• [Material provided]:
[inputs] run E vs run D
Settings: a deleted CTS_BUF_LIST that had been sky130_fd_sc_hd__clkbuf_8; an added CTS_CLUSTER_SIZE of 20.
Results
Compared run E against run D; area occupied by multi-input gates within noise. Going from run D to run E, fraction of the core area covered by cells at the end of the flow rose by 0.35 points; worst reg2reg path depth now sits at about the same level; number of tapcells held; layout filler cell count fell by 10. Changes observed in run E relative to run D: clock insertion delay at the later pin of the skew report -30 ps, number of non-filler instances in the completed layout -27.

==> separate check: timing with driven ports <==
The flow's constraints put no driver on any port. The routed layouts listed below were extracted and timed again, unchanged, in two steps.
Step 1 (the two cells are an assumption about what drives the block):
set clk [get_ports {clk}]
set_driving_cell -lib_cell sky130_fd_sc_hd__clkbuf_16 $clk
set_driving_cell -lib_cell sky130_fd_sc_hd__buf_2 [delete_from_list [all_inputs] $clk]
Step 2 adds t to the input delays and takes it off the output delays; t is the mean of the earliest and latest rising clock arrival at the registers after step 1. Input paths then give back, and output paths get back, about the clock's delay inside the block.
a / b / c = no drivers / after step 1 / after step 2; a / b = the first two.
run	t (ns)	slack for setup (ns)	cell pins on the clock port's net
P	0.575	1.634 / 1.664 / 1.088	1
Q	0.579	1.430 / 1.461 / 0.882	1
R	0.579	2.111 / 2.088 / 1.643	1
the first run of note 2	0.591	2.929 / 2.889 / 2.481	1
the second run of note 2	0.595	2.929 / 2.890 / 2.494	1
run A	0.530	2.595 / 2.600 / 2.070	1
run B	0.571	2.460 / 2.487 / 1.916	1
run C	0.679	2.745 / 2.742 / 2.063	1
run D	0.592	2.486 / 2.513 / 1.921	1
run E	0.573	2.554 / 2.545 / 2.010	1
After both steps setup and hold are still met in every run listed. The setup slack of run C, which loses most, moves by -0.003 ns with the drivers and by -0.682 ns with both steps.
What follows belongs to an exercise in optimizing a design on an open flow for small area, a short achievable clock period and few clock cycles; a production flow would make more cautious choices.
In this exercise RTL edits were held to simulation tests only and were not proved equivalent to the original.
Power and IR drop assume default switching activity.

==> design.v <==
module pgd_codec (
    input  wire        clk,
    input  wire        rst,           
    input  wire        reg_wr,
    input  wire [3:0]  reg_addr,
    input  wire [31:0] reg_wdata,
    output reg  [31:0] reg_rdata,
    output wire        irq,
    output reg         s_en,
    output reg         s_we,
    output reg  [11:0] s_addr,
    output reg  [7:0]  s_wdata,
    input  wire [7:0]  s_rdata,
    output reg         d_en,
    output reg         d_we,
    output reg  [11:0] d_addr,
    output reg  [7:0]  d_wdata,
    input  wire [7:0]  d_rdata,
    output reg         r_en,
    output reg         r_we,
    output reg  [11:0] r_addr,
    output reg  [7:0]  r_wdata,
    input  wire [7:0]  r_rdata
);
    localparam [1:0] ST_IDLE = 2'd0, ST_BUSY = 2'd1, ST_DONE = 2'd2, ST_FAULT = 2'd3;
    localparam [2:0] F_TRUNC = 3'd1, F_BADREF = 3'd2, F_OVERRUN = 3'd3, F_GEOM = 3'd4,
                     F_SIZE = 3'd5, F_CAP = 3'd6, F_BADCMD = 3'd7;
    localparam [4:0]
        S_IDLE = 5'd0,  S_START = 5'd1,  S_MUL1 = 5'd2,  S_MUL2 = 5'd3,  S_CHK = 5'd4,
        D_TOK  = 5'd5,  D_CTL   = 5'd6,  D_LEN  = 5'd7,  D_LCHK = 5'd8,  D_LIT = 5'd9,
        D_V0   = 5'd10, D_V1    = 5'd11, D_EXT  = 5'd12, D_RCHK = 5'd13, D_CW  = 5'd14,
        D_CR   = 5'd15,
        P_BLK  = 5'd16, P_LEN   = 5'd17, P_DAT  = 5'd18,
        F_ROW  = 5'd19, F_SEL   = 5'd20, R_ROW  = 5'd21, R_CB   = 5'd22,
        Q_X    = 5'd23, Q_Y     = 5'd24, Q_XD   = 5'd25, Q_YD   = 5'd26,
        Q_1    = 5'd27, Q_1D    = 5'd28;
    localparam [1:0] M_RAW = 2'd0, M_VERT = 2'd1, M_AVG = 2'd2;
    reg [1:0]  state;
    reg [2:0]  unit;
    reg        undef;
    reg [2:0]  fcode;
    reg [31:0] finfo;
    reg        ien;
    reg [31:0] slen, dlen;
    reg [15:0] width, height, pixsz;
    reg [12:0] spos, dpos;       
    reg [8:0]  ctl;
    reg [12:0] row;              
    reg [4:0]  seq;
    reg [12:0] k;        
    reg [12:0] rb;       
    reg [12:0] stride;
    reg [20:0] g1;       
    reg [20:0] g2;       
    reg [11:0] wa, wa1;  
    reg [7:0]  bc, bu, bo;
    reg        first, fd, v1, v2;
    reg [1:0]  mode;
    reg        ma_big, pr_sat;
    wire is_f = (unit == 3'd3);
    wire [12:0] ps = pixsz[12:0];
    wire [11:0] cur_a  = rb[11:0] + k[11:0];
    wire [11:0] up_a   = cur_a - stride[11:0];
    wire [11:0] filt_a = cur_a + height[11:0] + 12'd8;
    wire [11:0] ctrl_a = row[11:0] + 12'd8;
    wire [13:0] kp     = {1'b0, k} + {1'b0, ps};
    wire        ch_end = (kp >= {1'b0, stride});
    wire [13:0] kt     = kp - {1'b0, stride} + 14'd1;
    wire [12:0] k_nx   = ch_end ? kt[12:0] : kp[12:0];
    wire        k_last = (k == stride - 13'd1);
    wire        row_end = ({3'd0, row} == height);
    wire [7:0]  f_vert = bu - bc;
    wire [7:0]  f_raw  = bo - bc;
    wire [8:0]  f_sum  = {1'b0, bu} + {1'b0, bo};
    wire [7:0]  f_avg  = f_sum[8:1] - bc;
    wire [9:0]  f_a1   = fd ? -{2'd0, f_vert} : {2'd0, f_raw} - {2'd0, f_vert};
    wire [9:0]  f_a2   = fd ? -{2'd0, f_vert} : {2'd0, f_avg} - {2'd0, f_vert};
    wire        f_isvert = !g1[20] && !g2[20];
    wire [8:0]  r_sum  = {1'b0, r_rdata} + {1'b0, bo};
    wire [7:0]  r_o2   = (mode == M_VERT) ? (r_rdata - d_rdata)
                       : first ? d_rdata : (r_sum[8:1] - d_rdata);
    wire [7:0]  q_in   = is_f ? r_rdata : d_rdata;
    wire [7:0]  q_prev = is_f ? bc : bo;
    wire [7:0]  q_o    = fd ? q_in : (q_prev - q_in);
    wire [8:0]  ctl_sh  = {1'b0, ctl[8:1]};
    wire        need_cb = (ctl_sh == 9'd1);
    wire [12:0] slen13  = slen[12:0];
    wire [12:0] dlen13  = dlen[12:0];
    wire [11:0] cnt     = rb[11:0];
    wire [11:0] offset  = g1[15:4];
    wire        tok_bit = (seq == D_CTL) ? s_rdata[0] : ctl_sh[0];
    wire        lit_bad = (k >= slen13);
    wire        ref_bad = ({1'b0, k} + 14'd2 > {1'b0, slen13});
    wire [13:0] dpc     = {1'b0, dpos} + {2'd0, cnt};
    wire [12:0] dpos_p1 = dpos + 13'd1;
    wire [11:0] cp_src  = dpos[11:0] - offset;
    wire [12:0] pk_left = dlen13 - dpos;
    wire [7:0]  pk_n    = (|pk_left[12:8]) ? 8'd255 : pk_left[7:0];
    wire dlen_big  = (|dlen[31:13]) || (dlen[12] && |dlen[11:0]);    
    wire slen_big  = (|slen[31:13]) || (slen[12] && |slen[11:0]);
    wire [13:0] m_sum = {1'b0, rb} + {1'b0, k};
    wire [13:0] e_len = 14'd8 + {1'b0, height[12:0]} + {1'b0, rb};
    assign irq = ien & state[1];
    always @* begin
        case (reg_addr)
            4'd1:    reg_rdata = {26'd0, undef, unit, state};
            4'd2:    reg_rdata = {29'd0, fcode};
            4'd3:    reg_rdata = finfo;
            4'd4:    reg_rdata = {31'd0, ien};
            4'd5:    reg_rdata = slen;
            4'd6:    reg_rdata = dlen;
            4'd7:    reg_rdata = {16'd0, width};
            4'd8:    reg_rdata = {16'd0, height};
            4'd9:    reg_rdata = {16'd0, pixsz};
            4'd10:   reg_rdata = {19'd0, spos};
            4'd11:   reg_rdata = {19'd0, dpos};
            4'd12:   reg_rdata = {23'd0, ctl};
            4'd13:   reg_rdata = {19'd0, row};
            default: reg_rdata = 32'd0;
        endcase
    end
    always @* begin
        s_en = 1'b0; s_we = 1'b0; s_addr = k[11:0]; s_wdata = d_rdata;
        d_en = 1'b0; d_we = 1'b0; d_addr = wa;      d_wdata = s_rdata;
        r_en = 1'b0; r_we = 1'b0; r_addr = wa;      r_wdata = bo;
        case (seq)
            D_TOK, D_CTL, D_LCHK, D_LIT, D_V0, D_V1: s_en = 1'b1;
            D_LEN, D_EXT: ;
            D_RCHK, D_CR: begin d_en = 1'b1; d_addr = cp_src; end
            D_CW:   begin d_en = 1'b1; d_we = 1'b1; d_addr = dpos[11:0]; d_wdata = d_rdata; end
            P_BLK:  begin s_en = (dpos != dlen13); s_we = 1'b1; s_wdata = 8'd0; end
            P_LEN:  begin s_en = 1'b1; s_we = 1'b1; s_wdata = pk_n;
                          d_en = 1'b1; d_addr = dpos[11:0]; end
            P_DAT:  begin s_en = 1'b1; s_we = 1'b1;
                          d_en = 1'b1; d_addr = dpos_p1[11:0]; end
            F_ROW:  begin d_en = !row_end && (row == 13'd0); d_we = 1'b1;
                          d_addr = ctrl_a; d_wdata = 8'd1; end
            F_SEL:  begin d_en = 1'b1; d_we = 1'b1; d_addr = ctrl_a;
                          d_wdata = f_isvert ? 8'd2 : 8'd1; end
            R_ROW:  begin d_en = !row_end; d_addr = ctrl_a; end
            Q_X:    begin r_en = 1'b1; r_addr = up_a;
                          d_en = !is_f; d_addr = filt_a; end
            Q_Y:    if (is_f) begin
                        r_en = 1'b1; r_addr = cur_a;
                        d_en = v1; d_we = 1'b1; d_wdata = f_vert;
                    end else begin
                        r_en = v1; r_we = 1'b1;
                    end
            Q_YD:   if (is_f) begin d_en = 1'b1; d_we = 1'b1; d_wdata = f_vert; end
                    else begin r_en = 1'b1; r_we = 1'b1; end
            Q_1, Q_1D: begin
                    if (is_f) begin
                        r_en = (seq == Q_1); r_addr = cur_a;
                        d_en = v2; d_we = 1'b1; d_wdata = bo;
                    end else begin
                        d_en = (seq == Q_1); d_addr = filt_a;
                        r_en = v2; r_we = 1'b1;
                    end
                end
            default: ;
        endcase
        if (seq == D_LIT) begin d_en = 1'b1; d_we = 1'b1; d_addr = dpos[11:0]; end
    end
    task automatic fault(input [2:0] code, input [31:0] info);
        begin
            state <= ST_FAULT; fcode <= code; finfo <= info; seq <= S_IDLE;
        end
    endtask
    task automatic next_row;
        begin
            row   <= row + 13'd1;
            rb    <= rb + stride;
            k     <= 13'd0;
            first <= 1'b1;
            seq   <= is_f ? F_ROW : R_ROW;
        end
    endtask
    task automatic advance;
        begin
            k     <= k_nx;
            first <= ch_end;
        end
    endtask
    task automatic dispatch(input bit_ref);    
        begin
            if (!bit_ref) begin
                if (lit_bad) fault(F_TRUNC, {19'd0, spos});
                else begin k <= k + 13'd1; seq <= D_LEN; end
            end else begin
                if (ref_bad) fault(F_TRUNC, {19'd0, spos});
                else begin k <= k + 13'd1; seq <= D_V0; end
            end
        end
    endtask
    always @(posedge clk) begin
        if (rst) begin
            state  <= ST_IDLE;
            unit   <= 3'd0;
            undef  <= 1'b0;
            fcode  <= 3'd0;
            finfo  <= 32'd0;
            ien    <= 1'b0;
            slen   <= 32'd0;
            dlen   <= 32'd0;
            width  <= 16'd0;
            height <= 16'd0;
            pixsz  <= 16'd0;
            spos   <= 13'd0;
            dpos   <= 13'd0;
            ctl    <= 9'd2;
            row    <= 13'd0;
            seq    <= S_IDLE;
        end else begin
            if (reg_wr && state != ST_BUSY) begin
                case (reg_addr)
                    4'd0: begin
                        if (state == ST_IDLE) begin
                            if (reg_wdata[7:0] >= 8'd1 && reg_wdata[7:0] <= 8'd4) begin
                                state <= ST_BUSY;
                                unit  <= reg_wdata[2:0];
                                undef <= 1'b0;
                                seq   <= S_START;
                            end else if (reg_wdata[7:0] >= 8'd6) begin
                                state <= ST_FAULT;
                                unit  <= 3'd0;
                                fcode <= F_BADCMD;
                                finfo <= reg_wdata;
                            end
                        end else if (reg_wdata[7:0] == 8'd5) begin
                            state <= ST_IDLE;
                            unit  <= 3'd0;
                            undef <= 1'b0;
                            fcode <= 3'd0;
                            finfo <= 32'd0;
                        end
                    end
                    4'd4: ien    <= reg_wdata[0];
                    4'd5: slen   <= reg_wdata;
                    4'd6: dlen   <= reg_wdata;
                    4'd7: width  <= reg_wdata[15:0];
                    4'd8: height <= reg_wdata[15:0];
                    4'd9: pixsz  <= reg_wdata[15:0];
                    default: ;
                endcase
            end
            case (seq)
                S_START: begin
                    case (unit)
                        3'd1: begin
                            if (slen_big || dlen_big) fault(F_CAP, 32'd0);
                            else begin
                                spos <= 13'd0; dpos <= 13'd0; ctl <= 9'd2; k <= 13'd0;
                                seq <= D_TOK;
                            end
                        end
                        3'd4: begin
                            if (dlen > 32'd4078) fault(F_CAP, 32'd0);
                            else begin
                                dpos <= 13'd0; k <= 13'd0; seq <= P_BLK;
                            end
                        end
                        default: begin
                            if (width == 16'd0 || pixsz == 16'd0) fault(F_GEOM, 32'd0);
                            else begin
                                k      <= width[12:0];
                                ma_big <= (width > 16'd4096);
                                g1     <= {5'd0, pixsz};
                                rb     <= 13'd0;
                                pr_sat <= 1'b0;
                                seq    <= S_MUL1;
                            end
                        end
                    endcase
                end
                S_MUL1, S_MUL2: begin
                    if (g1[15:0] == 16'd0) begin
                        if (seq == S_MUL1) begin
                            stride <= rb;
                            k      <= rb;
                            ma_big <= pr_sat;
                            rb     <= 13'd0;
                            pr_sat <= 1'b0;
                            g1     <= {5'd0, height};
                            seq    <= S_MUL2;
                        end else begin
                            seq <= S_CHK;
                        end
                    end else begin
                        if (g1[0]) begin
                            rb     <= m_sum[12:0];
                            pr_sat <= pr_sat | ma_big | (m_sum > 14'd4096);
                        end
                        k      <= {k[11:0], 1'b0};
                        ma_big <= ma_big | (k > 13'd2048);
                        g1     <= {1'b0, g1[20:1]};
                    end
                end
                S_CHK: begin
                    if (is_f) begin
                        if (pr_sat || e_len > 14'd4096) fault(F_CAP, 32'd0);
                        else begin
                            row <= 13'd0; rb <= 13'd0; k <= 13'd0; first <= 1'b1; seq <= F_ROW;
                        end
                    end else begin
                        if (dlen_big || pr_sat) fault(F_CAP, 32'd0);
                        else if ({1'b0, dlen13} != e_len) fault(F_SIZE, {18'd0, e_len});
                        else begin
                            row <= 13'd0; rb <= 13'd0; k <= 13'd0; first <= 1'b1; seq <= R_ROW;
                        end
                    end
                end
                D_TOK: begin
                    if (dpos == dlen13) begin
                        state <= ST_DONE; seq <= S_IDLE;
                    end else if (need_cb) begin
                        if (lit_bad) fault(F_TRUNC, {19'd0, spos});
                        else begin k <= k + 13'd1; seq <= D_CTL; end
                    end else begin
                        g2[8:0] <= ctl_sh;
                        dispatch(ctl_sh[0]);
                    end
                end
                D_CTL: begin
                    g2[8:0] <= {1'b1, s_rdata};
                    dispatch(s_rdata[0]);
                end
                D_LEN: begin
                    rb  <= {5'd0, s_rdata};
                    seq <= D_LCHK;
                end
                D_LCHK: begin
                    if ({1'b0, k} + {2'd0, cnt} > {1'b0, slen13}) fault(F_TRUNC, {19'd0, spos});
                    else if (dpc > {1'b0, dlen13}) fault(F_OVERRUN, {19'd0, spos});
                    else if (cnt == 12'd0) begin
                        spos <= k; ctl <= g2[8:0]; seq <= D_TOK;
                    end else begin
                        k <= k + 13'd1; seq <= D_LIT;
                    end
                end
                D_LIT: begin
                    dpos <= dpos_p1;
                    rb   <= rb - 13'd1;
                    if (cnt == 12'd1) begin
                        spos <= k; ctl <= g2[8:0]; seq <= D_TOK;
                    end else begin
                        k <= k + 13'd1;
                    end
                end
                D_V0: begin
                    g1[7:0] <= s_rdata;
                    k       <= k + 13'd1;
                    seq     <= D_V1;
                end
                D_V1: begin
                    g1[15:8] <= s_rdata;
                    if (g1[3]) begin
                        rb  <= {10'd0, g1[2:0]} + 13'd4;
                        seq <= D_RCHK;
                    end else if (lit_bad) fault(F_TRUNC, {19'd0, spos});
                    else begin
                        k <= k + 13'd1; seq <= D_EXT;
                    end
                end
                D_EXT: begin
                    rb  <= {2'd0, g1[2:0], s_rdata} + 13'd4;
                    seq <= D_RCHK;
                end
                D_RCHK: begin
                    if (offset == 12'd0 || {1'b0, offset} > dpos) fault(F_BADREF, {19'd0, spos});
                    else if (dpc > {1'b0, dlen13}) fault(F_OVERRUN, {19'd0, spos});
                    else seq <= D_CW;
                end
                D_CW: begin
                    dpos <= dpos_p1;
                    rb   <= rb - 13'd1;
                    if (cnt == 12'd1) begin
                        spos <= k; ctl <= g2[8:0]; seq <= D_TOK;
                    end else if (offset != 12'd1) begin
                        seq <= D_CR;
                    end
                end
                D_CR: seq <= D_CW;
                P_BLK: begin
                    if (dpos == dlen13) begin
                        spos <= k; slen <= {19'd0, k};
                        state <= ST_DONE; seq <= S_IDLE;
                    end else begin
                        k <= k + 13'd1; g2[3:0] <= 4'd0; seq <= P_LEN;
                    end
                end
                P_LEN: begin
                    k       <= k + 13'd1;
                    rb      <= {5'd0, pk_n};
                    g2[3:0] <= g2[3:0] + 4'd1;
                    seq     <= P_DAT;
                end
                P_DAT: begin
                    k    <= k + 13'd1;
                    dpos <= dpos_p1;
                    rb   <= rb - 13'd1;
                    if (cnt == 12'd1) begin
                        if (dpos_p1 == dlen13) begin
                            spos <= k + 13'd1; slen <= {19'd0, k + 13'd1};
                            state <= ST_DONE; seq <= S_IDLE;
                        end else if (g2[3:0] == 4'd8) seq <= P_BLK;
                        else seq <= P_LEN;
                    end
                end
                F_ROW: begin
                    if (row_end) begin
                        dlen  <= {18'd0, 14'd8 + {1'b0, row} + {1'b0, rb}};
                        state <= ST_DONE; seq <= S_IDLE;
                    end else if (row == 13'd0) begin
                        v1 <= 1'b0; v2 <= 1'b0; seq <= Q_1;
                    end else begin
                        g1 <= 21'd0; g2 <= 21'd0; v1 <= 1'b0; seq <= Q_X;
                    end
                end
                F_SEL: begin
                    if (f_isvert) next_row;
                    else begin
                        k <= 13'd0; first <= 1'b1; v1 <= 1'b0; v2 <= 1'b0; seq <= Q_1;
                    end
                end
                R_ROW: begin
                    if (row_end) begin
                        state <= ST_DONE; seq <= S_IDLE;
                    end else seq <= R_CB;
                end
                R_CB: begin
                    v1 <= 1'b0; v2 <= 1'b0;
                    if (d_rdata[0]) begin
                        mode <= M_RAW; seq <= Q_1;
                    end else begin
                        mode <= d_rdata[1] ? M_VERT : M_AVG;
                        if (row == 13'd0 && (d_rdata[1] || (|width[15:1]))) undef <= 1'b1;
                        seq <= Q_X;
                    end
                end
                Q_X: begin
                    if (is_f) bc <= r_rdata;
                    seq <= Q_Y;
                end
                Q_Y, Q_YD: begin
                    if (is_f) begin
                        if (v1 || seq == Q_YD) begin
                            g1 <= g1 + {{11{f_a1[9]}}, f_a1};
                            g2 <= g2 + {{11{f_a2[9]}}, f_a2};
                            bo <= bc;
                        end
                        bu <= r_rdata;
                        wa <= filt_a;
                    end else begin
                        bo <= r_o2;
                        wa <= cur_a;
                    end
                    fd <= first;
                    v1 <= 1'b1;
                    advance;
                    if (seq == Q_YD) begin
                        if (is_f) seq <= F_SEL;
                        else next_row;
                    end else if (k_last) seq <= Q_XD;
                    else seq <= Q_X;
                end
                Q_XD: begin
                    if (is_f) bc <= r_rdata;
                    seq <= Q_YD;
                end
                Q_1, Q_1D: begin
                    if (seq == Q_1) begin
                        wa1 <= is_f ? filt_a : cur_a;
                        fd  <= first;
                        advance;
                        if (k_last) seq <= Q_1D;
                    end
                    v1 <= (seq == Q_1);
                    v2 <= v1;
                    if (v1) begin
                        bo <= q_o;
                        bc <= r_rdata;
                        wa <= wa1;
                    end
                    if (seq == Q_1D && !v1) next_row;
                end
                default: ;
            endcase
        end
    end
endmodule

• [Prompt]: Please filter the listing down to lines that include the word "about".

• [Result]:
Compared run E against run D; area occupied by multi-input gates within noise. Going from run D to run E, fraction of the core area covered by cells at the end of the flow rose by 0.35 points; worst reg2reg path depth now sits at about the same level; number of tapcells held; layout filler cell count fell by 10. Changes observed in run E relative to run D: clock insertion delay at the later pin of the skew report -30 ps, number of non-filler instances in the completed layout -27.
Step 1 (the two cells are an assumption about what drives the block):
Step 2 adds t to the input delays and takes it off the output delays; t is the mean of the earliest and latest rising clock arrival at the registers after step 1. Input paths then give back, and output paths get back, about the clock's delay inside the block.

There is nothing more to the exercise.